* [Dataset content]:
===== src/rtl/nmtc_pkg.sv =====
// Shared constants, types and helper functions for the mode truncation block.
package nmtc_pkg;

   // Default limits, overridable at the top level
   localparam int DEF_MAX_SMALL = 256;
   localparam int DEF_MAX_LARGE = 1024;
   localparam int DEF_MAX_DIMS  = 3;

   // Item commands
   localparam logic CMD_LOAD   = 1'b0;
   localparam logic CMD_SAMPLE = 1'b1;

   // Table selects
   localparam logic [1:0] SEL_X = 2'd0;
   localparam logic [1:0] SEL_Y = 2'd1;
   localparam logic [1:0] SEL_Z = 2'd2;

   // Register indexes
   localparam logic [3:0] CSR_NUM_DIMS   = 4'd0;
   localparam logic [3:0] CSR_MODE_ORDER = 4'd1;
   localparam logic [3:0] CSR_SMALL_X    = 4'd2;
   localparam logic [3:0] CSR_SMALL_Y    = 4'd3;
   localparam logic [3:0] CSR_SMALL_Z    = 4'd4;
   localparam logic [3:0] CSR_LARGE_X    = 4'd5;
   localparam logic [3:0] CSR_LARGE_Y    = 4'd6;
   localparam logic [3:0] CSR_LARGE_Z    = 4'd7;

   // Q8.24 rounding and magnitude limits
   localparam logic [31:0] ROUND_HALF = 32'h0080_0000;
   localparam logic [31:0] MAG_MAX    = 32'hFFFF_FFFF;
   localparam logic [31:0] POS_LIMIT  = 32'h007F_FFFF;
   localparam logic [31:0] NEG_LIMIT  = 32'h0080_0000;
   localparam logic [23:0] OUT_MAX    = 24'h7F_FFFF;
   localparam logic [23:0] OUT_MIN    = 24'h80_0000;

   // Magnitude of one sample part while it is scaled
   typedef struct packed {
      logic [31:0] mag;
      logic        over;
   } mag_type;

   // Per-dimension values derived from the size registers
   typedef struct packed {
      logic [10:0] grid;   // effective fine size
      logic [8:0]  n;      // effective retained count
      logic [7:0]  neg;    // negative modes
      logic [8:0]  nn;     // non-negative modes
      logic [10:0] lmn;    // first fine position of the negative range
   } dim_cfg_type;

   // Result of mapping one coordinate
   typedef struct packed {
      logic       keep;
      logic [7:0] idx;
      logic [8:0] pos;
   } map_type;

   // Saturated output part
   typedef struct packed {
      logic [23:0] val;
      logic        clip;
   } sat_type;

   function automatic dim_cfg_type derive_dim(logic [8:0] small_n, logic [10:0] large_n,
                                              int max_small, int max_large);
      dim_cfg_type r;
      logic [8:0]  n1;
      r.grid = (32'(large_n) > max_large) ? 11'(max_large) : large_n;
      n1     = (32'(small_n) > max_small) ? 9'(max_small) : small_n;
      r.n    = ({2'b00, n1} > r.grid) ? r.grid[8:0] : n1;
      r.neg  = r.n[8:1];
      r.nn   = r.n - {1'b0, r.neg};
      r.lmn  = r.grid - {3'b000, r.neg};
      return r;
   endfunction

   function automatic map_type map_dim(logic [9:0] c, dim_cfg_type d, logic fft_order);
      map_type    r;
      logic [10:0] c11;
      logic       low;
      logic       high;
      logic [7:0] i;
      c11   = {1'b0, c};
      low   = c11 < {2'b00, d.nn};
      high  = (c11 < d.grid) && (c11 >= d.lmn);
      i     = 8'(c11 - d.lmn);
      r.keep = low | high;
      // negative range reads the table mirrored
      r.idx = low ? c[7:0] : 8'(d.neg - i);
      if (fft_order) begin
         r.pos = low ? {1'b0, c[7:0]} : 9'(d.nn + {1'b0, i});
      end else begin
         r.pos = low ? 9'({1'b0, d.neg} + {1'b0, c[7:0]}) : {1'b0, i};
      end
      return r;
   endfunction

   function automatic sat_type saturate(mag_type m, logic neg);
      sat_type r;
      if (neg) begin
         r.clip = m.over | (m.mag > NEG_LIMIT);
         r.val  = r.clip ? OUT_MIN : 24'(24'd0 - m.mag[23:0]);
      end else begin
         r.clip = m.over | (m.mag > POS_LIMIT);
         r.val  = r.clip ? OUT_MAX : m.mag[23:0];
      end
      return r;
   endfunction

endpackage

...

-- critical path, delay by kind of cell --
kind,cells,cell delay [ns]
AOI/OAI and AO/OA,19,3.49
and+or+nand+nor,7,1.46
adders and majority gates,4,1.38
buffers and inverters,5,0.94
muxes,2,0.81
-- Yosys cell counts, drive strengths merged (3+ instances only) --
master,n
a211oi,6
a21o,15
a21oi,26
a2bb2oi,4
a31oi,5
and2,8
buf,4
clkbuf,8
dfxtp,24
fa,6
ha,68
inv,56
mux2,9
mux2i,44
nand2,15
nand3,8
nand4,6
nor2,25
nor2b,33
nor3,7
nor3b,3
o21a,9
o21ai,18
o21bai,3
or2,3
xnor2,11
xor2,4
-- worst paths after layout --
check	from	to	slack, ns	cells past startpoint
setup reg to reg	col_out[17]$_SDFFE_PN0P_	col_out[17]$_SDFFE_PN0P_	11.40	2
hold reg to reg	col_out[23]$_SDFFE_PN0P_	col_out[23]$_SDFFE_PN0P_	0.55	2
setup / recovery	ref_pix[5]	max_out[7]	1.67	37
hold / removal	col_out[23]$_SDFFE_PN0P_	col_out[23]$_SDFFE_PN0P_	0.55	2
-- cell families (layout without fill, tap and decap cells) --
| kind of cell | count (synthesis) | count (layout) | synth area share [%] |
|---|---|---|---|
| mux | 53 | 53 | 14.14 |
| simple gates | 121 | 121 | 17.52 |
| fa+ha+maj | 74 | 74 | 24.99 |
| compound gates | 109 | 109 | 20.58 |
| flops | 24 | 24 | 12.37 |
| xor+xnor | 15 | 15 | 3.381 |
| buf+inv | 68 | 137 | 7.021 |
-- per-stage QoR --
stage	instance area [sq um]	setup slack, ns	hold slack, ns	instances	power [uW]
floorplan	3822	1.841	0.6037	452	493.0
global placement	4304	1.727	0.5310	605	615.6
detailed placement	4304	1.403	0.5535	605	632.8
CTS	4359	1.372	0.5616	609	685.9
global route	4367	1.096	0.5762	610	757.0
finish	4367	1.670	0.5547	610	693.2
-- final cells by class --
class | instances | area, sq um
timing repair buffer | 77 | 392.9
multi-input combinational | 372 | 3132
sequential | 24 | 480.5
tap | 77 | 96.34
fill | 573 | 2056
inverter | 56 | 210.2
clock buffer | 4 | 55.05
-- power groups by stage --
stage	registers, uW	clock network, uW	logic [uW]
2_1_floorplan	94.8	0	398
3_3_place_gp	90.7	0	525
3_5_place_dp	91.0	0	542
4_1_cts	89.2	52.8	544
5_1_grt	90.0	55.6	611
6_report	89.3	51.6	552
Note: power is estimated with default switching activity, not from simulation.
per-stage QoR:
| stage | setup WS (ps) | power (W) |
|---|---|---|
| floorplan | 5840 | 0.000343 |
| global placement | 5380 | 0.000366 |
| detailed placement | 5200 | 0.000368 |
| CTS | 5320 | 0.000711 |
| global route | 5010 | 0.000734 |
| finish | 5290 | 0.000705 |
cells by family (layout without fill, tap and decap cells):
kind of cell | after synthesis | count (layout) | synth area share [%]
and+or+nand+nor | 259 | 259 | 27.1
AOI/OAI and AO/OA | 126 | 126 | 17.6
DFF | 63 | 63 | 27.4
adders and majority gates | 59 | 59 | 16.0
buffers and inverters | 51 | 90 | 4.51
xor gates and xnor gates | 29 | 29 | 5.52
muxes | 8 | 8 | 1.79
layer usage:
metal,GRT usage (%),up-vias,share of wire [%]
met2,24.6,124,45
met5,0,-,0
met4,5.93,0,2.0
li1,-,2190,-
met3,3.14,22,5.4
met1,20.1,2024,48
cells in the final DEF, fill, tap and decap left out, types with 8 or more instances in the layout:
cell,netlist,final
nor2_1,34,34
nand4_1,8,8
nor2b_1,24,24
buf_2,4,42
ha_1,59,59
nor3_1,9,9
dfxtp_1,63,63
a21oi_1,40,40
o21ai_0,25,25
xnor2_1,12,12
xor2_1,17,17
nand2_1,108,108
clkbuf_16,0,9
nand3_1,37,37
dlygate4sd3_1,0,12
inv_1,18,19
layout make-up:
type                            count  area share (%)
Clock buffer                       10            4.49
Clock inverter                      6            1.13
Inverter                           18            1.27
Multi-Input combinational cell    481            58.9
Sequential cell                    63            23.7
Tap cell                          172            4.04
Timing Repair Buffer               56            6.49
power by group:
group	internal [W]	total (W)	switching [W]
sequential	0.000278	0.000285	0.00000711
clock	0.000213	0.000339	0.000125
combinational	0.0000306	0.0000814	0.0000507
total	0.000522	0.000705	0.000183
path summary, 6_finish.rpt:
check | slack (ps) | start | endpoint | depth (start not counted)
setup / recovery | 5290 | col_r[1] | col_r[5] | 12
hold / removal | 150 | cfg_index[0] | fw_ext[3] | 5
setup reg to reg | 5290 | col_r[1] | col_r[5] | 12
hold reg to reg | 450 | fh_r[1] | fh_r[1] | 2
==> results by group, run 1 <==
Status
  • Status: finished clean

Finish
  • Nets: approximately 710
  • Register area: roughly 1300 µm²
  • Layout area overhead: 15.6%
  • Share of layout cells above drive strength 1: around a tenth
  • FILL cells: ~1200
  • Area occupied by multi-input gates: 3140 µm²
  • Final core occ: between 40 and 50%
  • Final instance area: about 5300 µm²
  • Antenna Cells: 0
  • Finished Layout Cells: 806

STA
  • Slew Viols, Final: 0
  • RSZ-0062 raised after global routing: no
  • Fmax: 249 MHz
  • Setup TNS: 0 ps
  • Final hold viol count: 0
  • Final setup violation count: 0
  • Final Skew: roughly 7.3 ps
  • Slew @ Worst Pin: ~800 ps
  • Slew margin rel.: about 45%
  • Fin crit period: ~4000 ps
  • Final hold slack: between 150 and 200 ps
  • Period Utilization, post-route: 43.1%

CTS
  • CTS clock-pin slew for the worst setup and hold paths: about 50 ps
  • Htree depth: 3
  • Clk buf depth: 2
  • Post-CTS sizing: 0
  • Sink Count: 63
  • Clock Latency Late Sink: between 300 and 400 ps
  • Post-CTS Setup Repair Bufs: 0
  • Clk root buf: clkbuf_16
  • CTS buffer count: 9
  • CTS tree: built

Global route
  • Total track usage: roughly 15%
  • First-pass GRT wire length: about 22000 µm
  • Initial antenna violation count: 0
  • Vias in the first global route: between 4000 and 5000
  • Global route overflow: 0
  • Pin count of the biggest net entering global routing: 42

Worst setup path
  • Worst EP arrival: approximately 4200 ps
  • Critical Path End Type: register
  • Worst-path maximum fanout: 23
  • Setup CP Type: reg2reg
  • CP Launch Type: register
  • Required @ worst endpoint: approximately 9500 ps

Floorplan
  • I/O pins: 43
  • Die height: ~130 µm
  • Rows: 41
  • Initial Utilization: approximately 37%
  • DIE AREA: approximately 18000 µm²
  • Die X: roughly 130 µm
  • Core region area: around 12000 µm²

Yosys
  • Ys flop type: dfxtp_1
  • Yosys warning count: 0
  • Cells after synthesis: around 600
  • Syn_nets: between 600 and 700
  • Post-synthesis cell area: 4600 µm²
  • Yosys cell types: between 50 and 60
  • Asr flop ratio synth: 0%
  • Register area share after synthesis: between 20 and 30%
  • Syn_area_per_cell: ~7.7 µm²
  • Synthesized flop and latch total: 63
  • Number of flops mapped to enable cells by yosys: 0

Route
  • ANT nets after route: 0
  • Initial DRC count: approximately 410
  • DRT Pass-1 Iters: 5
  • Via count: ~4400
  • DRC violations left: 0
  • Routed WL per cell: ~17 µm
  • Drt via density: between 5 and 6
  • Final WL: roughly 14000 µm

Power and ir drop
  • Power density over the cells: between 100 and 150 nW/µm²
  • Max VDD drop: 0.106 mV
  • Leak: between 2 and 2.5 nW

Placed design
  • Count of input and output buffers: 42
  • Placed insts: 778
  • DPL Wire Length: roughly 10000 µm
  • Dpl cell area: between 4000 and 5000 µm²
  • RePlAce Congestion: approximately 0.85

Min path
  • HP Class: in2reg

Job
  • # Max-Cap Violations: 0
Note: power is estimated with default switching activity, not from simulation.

* [Your goal]:
Starting at the line above that holds "5290 | 0.000705 |" and ending at the line that holds "roughly 1300 µm²", transcribe each line exactly and include no other lines.

* [Answer for the task]:
| finish | 5290 | 0.000705 |
cells by family (layout without fill, tap and decap cells):
kind of cell | after synthesis | count (layout) | synth area share [%]
and+or+nand+nor | 259 | 259 | 27.1
AOI/OAI and AO/OA | 126 | 126 | 17.6
DFF | 63 | 63 | 27.4
adders and majority gates | 59 | 59 | 16.0
buffers and inverters | 51 | 90 | 4.51
xor gates and xnor gates | 29 | 29 | 5.52
muxes | 8 | 8 | 1.79
layer usage:
metal,GRT usage (%),up-vias,share of wire [%]
met2,24.6,124,45
met5,0,-,0
met4,5.93,0,2.0
li1,-,2190,-
met3,3.14,22,5.4
met1,20.1,2024,48
cells in the final DEF, fill, tap and decap left out, types with 8 or more instances in the layout:
cell,netlist,final
nor2_1,34,34
nand4_1,8,8
nor2b_1,24,24
buf_2,4,42
ha_1,59,59
nor3_1,9,9
dfxtp_1,63,63
a21oi_1,40,40
o21ai_0,25,25
xnor2_1,12,12
xor2_1,17,17
nand2_1,108,108
clkbuf_16,0,9
nand3_1,37,37
dlygate4sd3_1,0,12
inv_1,18,19
layout make-up:
type                            count  area share (%)
Clock buffer                       10            4.49
Clock inverter                      6            1.13
Inverter                           18            1.27
Multi-Input combinational cell    481            58.9
Sequential cell                    63            23.7
Tap cell                          172            4.04
Timing Repair Buffer               56            6.49
power by group:
group	internal [W]	total (W)	switching [W]
sequential	0.000278	0.000285	0.00000711
clock	0.000213	0.000339	0.000125
combinational	0.0000306	0.0000814	0.0000507
total	0.000522	0.000705	0.000183
path summary, 6_finish.rpt:
check | slack (ps) | start | endpoint | depth (start not counted)
setup / recovery | 5290 | col_r[1] | col_r[5] | 12
hold / removal | 150 | cfg_index[0] | fw_ext[3] | 5
setup reg to reg | 5290 | col_r[1] | col_r[5] | 12
hold reg to reg | 450 | fh_r[1] | fh_r[1] | 2
==> results by group, run 1 <==
Status
  • Status: finished clean

Finish
  • Nets: approximately 710
  • Register area: roughly 1300 µm²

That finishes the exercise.